I just returned from a warm vacation, and whenever I’m away, I always wonder what’s going on at home. This time, I wondered how much more snow could pile up in my driveway. Answer: six inches! As I look out my office window right now, it’s still snowing.

I’m already dreaming of warmer weather, but I’m also considering the effect of the snowmelt.

There’s going to be flooding when the snow finally melts. Since the snow is piled high over most storm sewer inlets, the water from the melting snow won’t have anywhere to go except to flood the streets. Eventually, as the snow continues to melt, the water will enter the nearest river, which will swell and we’ll have our annual “spring floods.”

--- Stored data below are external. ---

### config.mk
export PLATFORM = sky130hd
export DESIGN_NAME = gcr_record_bit_decoder
export DESIGN_NICKNAME = d
export VERILOG_FILES = /design/src/rtl/gcrd_pkg.sv /design/src/rtl/gcrd_front.sv /design/src/rtl/gcrd_queue.sv /design/src/rtl/gcrd_back.sv /design/src/rtl/gcr_record_bit_decoder.sv
export SDC_FILE = /design/constraint.sdc
export NUM_CORES = 1
export LEC_CHECK = 0
export BUFFER_PORTS_ARGS = -buffer_cell sky130_fd_sc_hd__buf_2
export CORE_ASPECT_RATIO = 2
export CORE_UTILIZATION = 55
export DETAILED_ROUTE_END_ITERATION = 10
export PLACE_DENSITY = 0.69
export SLEW_MARGIN = 0
export SYNTH_ARGS = -nofsm -noshare
export SYNTH_HDL_FRONTEND = slang
export SYNTH_SLANG_ARGS = --single-unit
export TNS_END_PERCENT = 100
### constraint.sdc
create_clock -name clk -period 4 [get_ports clk]
set_input_delay 0 -clock clk [delete_from_list [all_inputs] [get_ports clk]]
set_output_delay 0 -clock clk [all_outputs]
set_load 0.03 [all_outputs]
### src/rtl/gcrd_pkg.sv
`timescale 1ns / 1ps
// ----------------------------------------------------------------------------
// GCR record decoder package
// Beat types, queue entry type, register indexes and the two GCR code tables
// with their decode functions.
// ----------------------------------------------------------------------------
package gcrd_pkg;

	// Input beat: one raw disk bit or an end-of-stream flush.
	typedef struct packed {
		logic func;
		logic bit_value;
	} in_t;

	// Output beat.
	typedef struct packed {
		logic       kind;
		logic [7:0] byte_value;
		logic       record_type;
		logic       bad_code;
		logic       last;
	} out_t;

	// One result as it waits in the queue, before the last flag is known.
	typedef struct packed {
		logic       kind;
		logic [7:0] byte_value;
		logic       record_type;
		logic       bad_code;
	} rec_t;

	// Queue entry: the one or two results caused by one input beat.
	// When lookup is set, r0 takes its byte from the sector table applied to code.
	typedef struct packed {
		logic        two;
		logic        lookup;
		logic [15:0] code;
		rec_t        r0;
		rec_t        r1;
	} entry_t;

	localparam logic FUNC_BIT   = 1'b0;
	localparam logic FUNC_FLUSH = 1'b1;

	localparam logic KIND_BYTE = 1'b0;
	localparam logic KIND_END  = 1'b1;

	localparam logic TYPE_SECTOR = 1'b0;
	localparam logic TYPE_DATA   = 1'b1;

	localparam logic REG_SECTOR_SYNC = 1'b0;
	localparam logic REG_DATA_SYNC   = 1'b1;

	localparam logic [31:0] SECTOR_SYNC_RESET = 32'hFFFF_FD57;
	localparam logic [31:0] DATA_SYNC_RESET   = 32'hFFFF_FDDB;

	localparam logic [4:0] SEC_CODE_BITS = 5'd16;
	localparam logic [4:0] DAT_CODE_BITS = 5'd8;

	localparam logic [7:0] BAD_BYTE  = 8'hFF;
	localparam logic [4:0] BAD_GROUP = 5'h1F;

	localparam int SEC_CODES = 78;
	localparam int DAT_CODES = 32;

	localparam logic [15:0] SEC_TAB [SEC_CODES] = '{
		16'hDFB5, 16'h5B6F, 16'h7DF7, 16'hBFD5, 16'hF57F, 16'h6D5D, 16'hAFEB, 16'hDDB7,
		16'h5775, 16'h7BFB, 16'hBDD7, 16'hEFAB, 16'h6B5F, 16'hADED, 16'hDBBB, 16'h5577,
		16'h77DB, 16'hBBAD, 16'hED6B, 16'h5FEF, 16'hABBD, 16'hD77B, 16'hFB57, 16'h75DD,
		16'hB7AF, 16'hEB6D, 16'h5DF5, 16'h7FBF, 16'hD57D, 16'hF75B, 16'h6FDF, 16'hB5B5,
		16'hDF6F, 16'h5BF7, 16'h7DD5, 16'hBF7F, 16'hF55D, 16'h6DEB, 16'hAFB7, 16'hDD75,
		16'h57FB, 16'h7BD7, 16'hBDAB, 16'hEF5F, 16'h6BED, 16'hADBB, 16'hDB77, 16'hBB55,
		16'hEDDB, 16'h5FAD, 16'hAB6B, 16'hD7EF, 16'hFBBD, 16'h757B, 16'hB757, 16'hEBDD,
		16'h5DAF, 16'h7F6D, 16'hD5F5, 16'hF7BF, 16'h6F7D, 16'hB55B, 16'hDFDF, 16'h5BB5,
		16'h7D6F, 16'hBFF7, 16'hF5D5, 16'h6D7F, 16'hAF5D, 16'hDDEB, 16'h57B7, 16'h7B75,
		16'hBDFB, 16'hEFD7, 16'h6BAB, 16'hAD5F, 16'hDBED, 16'h55BB
	};

	localparam logic [7:0] DAT_TAB [DAT_CODES] = '{
		8'h55, 8'h57, 8'h5b, 8'h5d, 8'h5f, 8'h6b, 8'h6d, 8'h6f,
		8'h75, 8'h77, 8'h7b, 8'h7d, 8'h7f, 8'hab, 8'had, 8'haf,
		8'hb5, 8'hb7, 8'hbb, 8'hbd, 8'hbf, 8'hd5, 8'hd7, 8'hdb,
		8'hdd, 8'hdf, 8'heb, 8'hed, 8'hef, 8'hf5, 8'hf7, 8'hfb
	};

	// Sector code word to byte. Result is {bad, byte}.
	function automatic logic [8:0] sec_decode(input logic [15:0] word);
		logic [8:0] res;
		res = {1'b1, BAD_BYTE};
		for (int i = 0; i < SEC_CODES; i++) begin
			if (SEC_TAB[i] == word) begin
				res = {1'b0, 8'(i)};
			end
		end
		return res;
	endfunction

	// Data code word to 5-bit group. Result is {bad, group}.
	function automatic logic [5:0] dat_decode(input logic [7:0] word);
		logic [5:0] res;
		res = {1'b1, BAD_GROUP};
		for (int i = 0; i < DAT_CODES; i++) begin
			if (DAT_TAB[i] == word) begin
				res = {1'b0, 5'(i)};
			end
		end
		return res;
	endfunction

endpackage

While I hope the following three phenomena don’t conspire to cause rampant flooding this year, the potential for a perfect storm exists, because:

  1. We need to melt a much higher-than-normal snowpack. Warmer weather causes snowmelt, which, coupled with spring rains, adds to runoff volume. When my snow melts, it ends up in the Grand River, which last year saw record rain-induced flooding.
  2. Rain only accelerates snowmelt, and when coupled with frozen ground, water that would ordinarily soak into the ground flows overland directly to the river, increasing the intensity of flow into the river.
  3. Finally, when ice jams form, water backs up for miles on some rivers until the ice jam clears.

Even though you are tired of moving snow, Get your catch basins exposed! —at home, work, your kids’ school, church . . . Let’s do what we can to limit the mess this spring.